Inhibition of copper-induced LDL oxidation by vitamin C is associated with decreased copper-binding to LDL and 2-oxo-histidine formation

K L Retsky, K Chen, J Zeind, B Frei
Free Radical Biology & Medicine 1999, 26 (1): 90-8
9890644
Oxidatively modified low-density lipoprotein (LDL) has numerous atherogenic properties, and antioxidants that can prevent LDL oxidation may act as antiatherogens. We have previously shown that vitamin C (L-ascorbic acid, AA) and its two-electron oxidation product dehydro-L-ascorbic acid (DHA) strongly inhibit copper (Cu)-induced LDL oxidation. These findings are unusual, as AA is known to act not only as an antioxidant, but also a pro-oxidant in the presence of transition metal ions in vitro, and DHA has no known reducing capacity. Here we report that human LDL (0.4 mg protein/ml) incubated with 40 microM Cu2+ binds 28.0 +/- 3.3 Cu ions per LDL particle (mean +/- SD, n = 10).

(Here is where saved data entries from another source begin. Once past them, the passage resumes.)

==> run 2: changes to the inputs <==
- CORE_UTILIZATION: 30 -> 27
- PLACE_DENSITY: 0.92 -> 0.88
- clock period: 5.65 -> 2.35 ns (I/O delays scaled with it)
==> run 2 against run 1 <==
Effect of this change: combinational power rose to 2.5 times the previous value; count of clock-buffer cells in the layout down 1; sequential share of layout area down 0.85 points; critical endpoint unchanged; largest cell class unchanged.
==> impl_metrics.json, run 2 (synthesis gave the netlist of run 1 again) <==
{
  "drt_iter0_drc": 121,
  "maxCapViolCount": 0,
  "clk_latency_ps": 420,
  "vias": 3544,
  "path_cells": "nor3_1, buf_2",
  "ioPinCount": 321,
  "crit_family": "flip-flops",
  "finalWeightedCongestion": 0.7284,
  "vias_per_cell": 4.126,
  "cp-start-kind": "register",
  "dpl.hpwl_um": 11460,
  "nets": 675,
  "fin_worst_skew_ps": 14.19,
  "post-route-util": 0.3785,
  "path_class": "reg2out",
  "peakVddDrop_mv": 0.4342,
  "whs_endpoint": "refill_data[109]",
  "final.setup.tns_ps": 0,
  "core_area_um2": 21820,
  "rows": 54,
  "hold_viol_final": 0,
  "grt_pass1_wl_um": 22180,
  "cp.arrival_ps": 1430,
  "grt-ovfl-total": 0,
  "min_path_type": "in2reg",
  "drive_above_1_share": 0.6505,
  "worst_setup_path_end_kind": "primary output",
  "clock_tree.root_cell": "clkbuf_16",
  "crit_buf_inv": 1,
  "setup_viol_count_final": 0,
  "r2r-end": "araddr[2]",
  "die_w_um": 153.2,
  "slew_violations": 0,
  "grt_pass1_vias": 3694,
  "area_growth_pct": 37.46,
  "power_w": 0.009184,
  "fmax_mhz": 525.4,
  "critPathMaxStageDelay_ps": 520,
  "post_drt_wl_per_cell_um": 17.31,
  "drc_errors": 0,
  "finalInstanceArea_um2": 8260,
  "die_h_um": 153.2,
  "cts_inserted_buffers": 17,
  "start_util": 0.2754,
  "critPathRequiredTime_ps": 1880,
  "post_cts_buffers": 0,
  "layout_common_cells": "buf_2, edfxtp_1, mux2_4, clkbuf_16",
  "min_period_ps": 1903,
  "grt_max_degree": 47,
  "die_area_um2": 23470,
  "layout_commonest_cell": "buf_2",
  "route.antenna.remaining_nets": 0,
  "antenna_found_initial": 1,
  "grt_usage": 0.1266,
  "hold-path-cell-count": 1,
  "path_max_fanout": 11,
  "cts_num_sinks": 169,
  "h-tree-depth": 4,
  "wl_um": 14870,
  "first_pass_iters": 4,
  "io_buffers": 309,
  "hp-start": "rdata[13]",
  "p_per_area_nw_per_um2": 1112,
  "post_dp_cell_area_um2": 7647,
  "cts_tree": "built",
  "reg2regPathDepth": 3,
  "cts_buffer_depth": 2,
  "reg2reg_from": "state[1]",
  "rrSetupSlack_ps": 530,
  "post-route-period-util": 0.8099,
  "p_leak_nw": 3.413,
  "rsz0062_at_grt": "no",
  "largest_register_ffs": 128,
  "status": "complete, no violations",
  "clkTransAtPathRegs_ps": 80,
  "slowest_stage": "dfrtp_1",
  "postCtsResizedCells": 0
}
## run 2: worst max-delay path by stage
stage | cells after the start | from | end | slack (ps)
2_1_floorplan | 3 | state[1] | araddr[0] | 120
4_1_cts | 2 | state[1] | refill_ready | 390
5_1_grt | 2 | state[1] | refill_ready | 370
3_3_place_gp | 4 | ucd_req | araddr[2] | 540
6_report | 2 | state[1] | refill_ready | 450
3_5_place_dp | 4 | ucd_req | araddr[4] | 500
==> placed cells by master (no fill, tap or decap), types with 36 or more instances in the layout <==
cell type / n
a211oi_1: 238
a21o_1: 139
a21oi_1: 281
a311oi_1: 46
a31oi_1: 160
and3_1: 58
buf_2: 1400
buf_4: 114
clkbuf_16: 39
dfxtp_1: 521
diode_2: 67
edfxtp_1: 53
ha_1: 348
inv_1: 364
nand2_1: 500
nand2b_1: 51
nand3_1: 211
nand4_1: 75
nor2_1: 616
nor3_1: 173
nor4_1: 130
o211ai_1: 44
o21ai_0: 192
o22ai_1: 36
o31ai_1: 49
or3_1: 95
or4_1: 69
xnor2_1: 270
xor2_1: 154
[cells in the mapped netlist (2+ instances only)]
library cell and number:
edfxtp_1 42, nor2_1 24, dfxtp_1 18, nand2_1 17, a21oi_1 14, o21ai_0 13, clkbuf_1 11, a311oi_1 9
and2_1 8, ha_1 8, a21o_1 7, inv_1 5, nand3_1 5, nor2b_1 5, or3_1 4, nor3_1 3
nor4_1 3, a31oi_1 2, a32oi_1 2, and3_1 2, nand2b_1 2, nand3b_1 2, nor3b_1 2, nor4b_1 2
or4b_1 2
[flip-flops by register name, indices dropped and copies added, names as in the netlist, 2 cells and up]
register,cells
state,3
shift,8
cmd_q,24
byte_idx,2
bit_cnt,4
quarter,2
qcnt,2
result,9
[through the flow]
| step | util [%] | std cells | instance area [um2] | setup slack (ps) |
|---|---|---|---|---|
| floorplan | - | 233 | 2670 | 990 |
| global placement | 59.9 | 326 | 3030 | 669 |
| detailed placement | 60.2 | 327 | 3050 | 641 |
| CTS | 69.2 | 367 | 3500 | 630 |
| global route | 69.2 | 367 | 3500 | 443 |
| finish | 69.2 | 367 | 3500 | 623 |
[src/hdmi_mode_fsm.sv]
////////////////////////////////////////
// Mode sequencer
// Serves the req/ack mode change and
// blanks the picture while it settles
////////////////////////////////////////

`timescale 1ns/100ps

module hdmi_mode_fsm (
  input  logic                HDMI_CLK_w,
  input  logic                HDMI_nRST_pp_w,
  input  logic                mode_req_i,
  input  hdmi_out_pkg::mode_t mode_sel_i,
  output logic                mode_ack_o,
  vid_timing_if.ctrl          tim,
  output hdmi_out_pkg::mode_t active_mode_o,
  output logic                restart_o,
  output logic                blank_o
);

  hdmi_out_pkg::fsm_state_t state_r, state_nxt;
  // Requested mode, latched on accept
  hdmi_out_pkg::mode_t req_mode_r;
  // Mode the raster is running in
  hdmi_out_pkg::mode_t cur_mode_r;
  // Set by a restart, so SETTLE ends in ACKED
  logic chg_pend_r;

  always_comb begin
    state_nxt = state_r;
    case (state_r)
      hdmi_out_pkg::SETTLE:
        if (tim.frame_end)
          state_nxt = chg_pend_r ? hdmi_out_pkg::ACKED : hdmi_out_pkg::RUN;
      hdmi_out_pkg::RUN:
        if (mode_req_i)
          state_nxt = hdmi_out_pkg::DRAIN;
      hdmi_out_pkg::DRAIN:
        if (tim.frame_end)
          state_nxt = hdmi_out_pkg::SETTLE;
      hdmi_out_pkg::ACKED:
        if (!mode_req_i)
          state_nxt = hdmi_out_pkg::RUN;
      default:
        state_nxt = hdmi_out_pkg::SETTLE;
    endcase
  end

  // Restart on the last pixel of the drained frame
  assign restart_o     = (state_r == hdmi_out_pkg::DRAIN) && tim.frame_end;
  // New mode presented together with restart
  assign active_mode_o = restart_o ? req_mode_r : cur_mode_r;
  assign blank_o       = (state_r == hdmi_out_pkg::SETTLE);
  assign mode_ack_o    = (state_r == hdmi_out_pkg::ACKED);

  always_ff @(posedge HDMI_CLK_w or negedge HDMI_nRST_pp_w) begin
    if (!HDMI_nRST_pp_w) begin
      state_r    <= hdmi_out_pkg::SETTLE;
      req_mode_r <= 1'b0;
      cur_mode_r <= 1'b0;
      chg_pend_r <= 1'b0;
    end else begin
      state_r <= state_nxt;
      if ((state_r == hdmi_out_pkg::RUN) && mode_req_i)
        req_mode_r <= mode_sel_i;
      if (restart_o) begin
        cur_mode_r <= req_mode_r;
        chg_pend_r <= 1'b1;
      end else if ((state_r == hdmi_out_pkg::SETTLE) && tim.frame_end) begin
        chg_pend_r <= 1'b0;
      end
    end
  end

  // Requester keeps the mode steady for the whole request
  a_sel_stable: assert property (@(posedge HDMI_CLK_w) disable iff (!HDMI_nRST_pp_w)
    mode_req_i |=> !mode_req_i || $stable(mode_sel_i))
    else $error("mode_sel_i changed while mode_req_i was high");

  // Ack only answers a live request
  a_ack_rise: assert property (@(posedge HDMI_CLK_w) disable iff (!HDMI_nRST_pp_w)
    $rose(mode_ack_o) |-> mode_req_i)
    else $error("mode_ack_o rose without mode_req_i");

endmodule

[config.mk]
export PLATFORM = sky130hd
export DESIGN_NAME = hdmi_out_top
export DESIGN_NICKNAME = d
export VERILOG_FILES = /design/src/hdmi_out_pkg.sv /design/src/vid_timing_if.sv /design/src/hdmi_out_top.sv /design/src/video_out_regs.sv /design/src/color_bar_gen.sv /design/src/video_timing_gen.sv /design/src/hdmi_mode_fsm.sv
export SDC_FILE = /design/constraint.sdc
export NUM_CORES = 1
export LEC_CHECK = 0
export BUFFER_PORTS_ARGS = -buffer_cell sky130_fd_sc_hd__buf_2
export CORE_MARGIN = 3
export CORE_UTILIZATION = 50
export DETAILED_ROUTE_END_ITERATION = 10
export GPL_TIMING_DRIVEN = 0
export PLACE_DENSITY = 0.7
export REMOVE_ABC_BUFFERS = 1
export SLEW_MARGIN = 0
export SYNTH_ARGS = -nofsm -noshare
export SYNTH_HDL_FRONTEND = slang
export SYNTH_SLANG_ARGS = --single-unit
[constraint.sdc]
create_clock -name HDMI_CLK_w -period 3.59 [get_ports HDMI_CLK_w]
set_input_delay 0.359 -clock HDMI_CLK_w [delete_from_list [all_inputs] [get_ports HDMI_CLK_w]]
set_output_delay 0.359 -clock HDMI_CLK_w [all_outputs]
set_load 0.01 [all_outputs]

Co-incubation of LDL with AA or DHA led to the time- and concentration-dependent release of up to 70% of bound Cu, which was associated with the inhibition of LDL oxidation. Incubation of LDL with Cu and AA or DHA also led to the time-dependent formation of 2-oxo-histidine, an oxidized derivative of histidine with a low affinity for Cu. Addition of free histidine prevented the formation of the LDL-Cu complexes and inhibited LDL oxidation, despite the fact that Cu remained redox-active. Interestingly, histidine was more effective than AA or DHA at limiting Cu binding to LDL, but at low concentrations AA and DHA were more effective than histidine at inhibiting LDL oxidation. These data suggest that there are at least two types of Cu binding sites on LDL: those that bind Cu in a redox-active form critical for initiation of LDL oxidation, and those that bind Cu in a redox-inactive form not contributing to LDL oxidation. The former sites may be primarily histidine residues of apolipoprotein B-100 that are oxidized to 2-oxo-histidine in the presence of Cu and AA or DHA, thus explaining, at least in part, the unusual inhibitory effect of vitamin C on Cu-induced LDL oxidation.